What the exercise asks: Scan the records below for the line containing "if (cmd.load) begin" and the line containing "(in_valid) state_next = ST_CHECK;". Copy both, plus every line between, exactly.

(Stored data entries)
[src/design/egcd_dp.sv]
module egcd_dp (
  input  logic                    clk,
  input  egcd_pkg::egcd_cmd_t     cmd,
  input  egcd_pkg::egcd_in_t      in_data,
  output egcd_pkg::egcd_status_t  status,
  output egcd_pkg::egcd_out_t     out_data
);
  import egcd_pkg::*;

  // euclid operands
  logic signed [DATA_W-1:0] op_a;
  logic signed [DATA_W-1:0] op_b;
  // restoring divider on magnitudes
  logic [DATA_W-1:0] rem;
  logic [DATA_W-1:0] dvd;
  logic [DATA_W-1:0] dsr;
  // running |q| * s and |q| * t, built msb first alongside the quotient bits
  logic [DATA_W-1:0] prod_s;
  logic [DATA_W-1:0] prod_t;
  // coefficient pairs, mod 2^DATA_W
  logic [DATA_W-1:0] old_s;
  logic [DATA_W-1:0] cur_s;
  logic [DATA_W-1:0] old_t;
  logic [DATA_W-1:0] cur_t;

  logic [DATA_W:0]   shifted;
  logic [DATA_W:0]   dsr_ext;
  logic [DATA_W:0]   diff;
  logic              qbit;
  logic [DATA_W-1:0] rem_next;
  logic [DATA_W-1:0] prod_s_next;
  logic [DATA_W-1:0] prod_t_next;
  logic              q_neg;
  logic [DATA_W-1:0] qs;
  logic [DATA_W-1:0] qt;
  logic [DATA_W-1:0] r_signed;
  logic [DATA_W-1:0] mag_a;
  logic [DATA_W-1:0] mag_b;

  always_comb begin
    mag_a = op_a[DATA_W-1] ? (DATA_W'(0) - DATA_W'(op_a)) : DATA_W'(op_a);
    mag_b = op_b[DATA_W-1] ? (DATA_W'(0) - DATA_W'(op_b)) : DATA_W'(op_b);

    shifted  = {rem, dvd[DATA_W-1]};
    dsr_ext  = {1'b0, dsr};
    qbit     = (shifted >= dsr_ext);
    diff     = shifted - dsr_ext;
    rem_next = qbit ? diff[DATA_W-1:0] : shifted[DATA_W-1:0];

    prod_s_next = {prod_s[DATA_W-2:0], 1'b0} + (qbit ? cur_s : '0);
    prod_t_next = {prod_t[DATA_W-2:0], 1'b0} + (qbit ? cur_t : '0);

    // truncated quotient sign, remainder follows the dividend
    q_neg    = op_a[DATA_W-1] ^ op_b[DATA_W-1];
    qs       = q_neg ? (DATA_W'(0) - prod_s) : prod_s;
    qt       = q_neg ? (DATA_W'(0) - prod_t) : prod_t;
    r_signed = op_a[DATA_W-1] ? (DATA_W'(0) - rem) : rem;
  end

  always_ff @(posedge clk) begin
    if (cmd.load) begin
      op_a  <= in_data.value_a;
      op_b  <= in_data.value_b;
      old_s <= DATA_W'(1);
      cur_s <= '0;
      old_t <= '0;
      cur_t <= DATA_W'(1);
    end else if (cmd.div_init) begin
      rem    <= '0;
      dvd    <= mag_a;
      dsr    <= mag_b;
      prod_s <= '0;
      prod_t <= '0;
    end else if (cmd.div_step) begin
      rem    <= rem_next;
      dvd    <= {dvd[DATA_W-2:0], 1'b0};
      prod_s <= prod_s_next;
      prod_t <= prod_t_next;
    end else if (cmd.update) begin
      op_a  <= op_b;
      op_b  <= $signed(r_signed);
      old_s <= cur_s;
      cur_s <= old_s - qs;
      old_t <= cur_t;
      cur_t <= old_t - qt;
    end
  end

  assign status.b_zero      = (op_b == '0);
  assign out_data.divisor_g = op_a;
  assign out_data.coef_x    = $signed(old_s);
  assign out_data.coef_y    = $signed(old_t);

endmodule

[src/design/egcd_ctrl.sv]
module egcd_ctrl (
  input  logic                    clk,
  input  logic                    rst,
  input  logic                    in_valid,
  input  logic                    out_stall,
  input  egcd_pkg::egcd_status_t  status,
  output logic                    in_stall,
  output logic                    out_valid,
  output egcd_pkg::egcd_cmd_t     cmd
);
  import egcd_pkg::*;

  egcd_state_t      state;
  egcd_state_t      state_next;
  logic [CNT_W-1:0] cnt;
  logic             cnt_last;

  assign cnt_last = (cnt == CNT_W'(DATA_W - 1));

  always_ff @(posedge clk) begin
    if (rst) begin
      state <= ST_IDLE;
      cnt   <= '0;
    end else begin
      state <= state_next;
      if (state == ST_DIV) begin
        cnt <= cnt_last ? '0 : cnt + CNT_W'(1);
      end else begin
        cnt <= '0;
      end
    end
  end

  always_comb begin
    state_next = state;
    case (state)
      ST_IDLE:   if (in_valid) state_next = ST_CHECK;
      ST_CHECK:  state_next = status.b_zero ? ST_DONE : ST_DIV;
      ST_DIV:    if (cnt_last) state_next = ST_UPDATE;
      ST_UPDATE: state_next = ST_CHECK;
      ST_DONE:   if (!out_stall) state_next = ST_IDLE;
      default:   state_next = ST_IDLE;
    endcase
  end

  always_comb begin
    cmd          = '0;
    in_stall     = 1'b1;
    out_valid    = 1'b0;
    case (state)
      ST_IDLE: begin
        in_stall = 1'b0;
        cmd.load = in_valid;
      end
      ST_CHECK:  cmd.div_init = !status.b_zero;
      ST_DIV:    cmd.div_step = 1'b1;
      ST_UPDATE: cmd.update   = 1'b1;
      ST_DONE:   out_valid    = 1'b1;
      default: begin
        cmd = '0;
      end
    endcase
  end

endmodule

[config.mk]
export PLATFORM = sky130hd
export DESIGN_NAME = extended_gcd_bezout_core
export DESIGN_NICKNAME = d
export VERILOG_FILES = /design/src/design/egcd_pkg.sv /design/src/design/extended_gcd_bezout_core.sv /design/src/design/egcd_dp.sv /design/src/design/egcd_ctrl.sv
export SDC_FILE = /design/constraint.sdc
export NUM_CORES = 1
export LEC_CHECK = 0
export BUFFER_PORTS_ARGS = -buffer_cell sky130_fd_sc_hd__buf_2
export CAP_MARGIN = 10
export CORE_AREA = 4 4 281 255
export CTS_CLUSTER_DIAMETER = 30
export CTS_CLUSTER_SIZE = 25
export DETAILED_ROUTE_END_ITERATION = 8
export DIE_AREA = 0 0 285 259
export GPL_TIMING_DRIVEN = 0
export SLEW_MARGIN = 10
export SYNTH_ARGS = -nofsm -noshare
export SYNTH_HDL_FRONTEND = slang
export SYNTH_SLANG_ARGS = --single-unit
[constraint.sdc]
create_clock -name clk -period 15.2 [get_ports clk]
set_clock_uncertainty 0.05 [all_clocks]
set_input_delay 3.04 -clock clk [delete_from_list [all_inputs] [get_ports clk]]
set_output_delay 3.04 -clock clk [all_outputs]
set_load 0.05 [all_outputs]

Solution to the exercise:
    if (cmd.load) begin
      op_a  <= in_data.value_a;
      op_b  <= in_data.value_b;
      old_s <= DATA_W'(1);
      cur_s <= '0;
      old_t <= '0;
      cur_t <= DATA_W'(1);
    end else if (cmd.div_init) begin
      rem    <= '0;
      dvd    <= mag_a;
      dsr    <= mag_b;
      prod_s <= '0;
      prod_t <= '0;
    end else if (cmd.div_step) begin
      rem    <= rem_next;
      dvd    <= {dvd[DATA_W-2:0], 1'b0};
      prod_s <= prod_s_next;
      prod_t <= prod_t_next;
    end else if (cmd.update) begin
      op_a  <= op_b;
      op_b  <= $signed(r_signed);
      old_s <= cur_s;
      cur_s <= old_s - qs;
      old_t <= cur_t;
      cur_t <= old_t - qt;
    end
  end

  assign status.b_zero      = (op_b == '0);
  assign out_data.divisor_g = op_a;
  assign out_data.coef_x    = $signed(old_s);
  assign out_data.coef_y    = $signed(old_t);

endmodule

[src/design/egcd_ctrl.sv]
module egcd_ctrl (
  input  logic                    clk,
  input  logic                    rst,
  input  logic                    in_valid,
  input  logic                    out_stall,
  input  egcd_pkg::egcd_status_t  status,
  output logic                    in_stall,
  output logic                    out_valid,
  output egcd_pkg::egcd_cmd_t     cmd
);
  import egcd_pkg::*;

  egcd_state_t      state;
  egcd_state_t      state_next;
  logic [CNT_W-1:0] cnt;
  logic             cnt_last;

  assign cnt_last = (cnt == CNT_W'(DATA_W - 1));

  always_ff @(posedge clk) begin
    if (rst) begin
      state <= ST_IDLE;
      cnt   <= '0;
    end else begin
      state <= state_next;
      if (state == ST_DIV) begin
        cnt <= cnt_last ? '0 : cnt + CNT_W'(1);
      end else begin
        cnt <= '0;
      end
    end
  end

  always_comb begin
    state_next = state;
    case (state)
      ST_IDLE:   if (in_valid) state_next = ST_CHECK;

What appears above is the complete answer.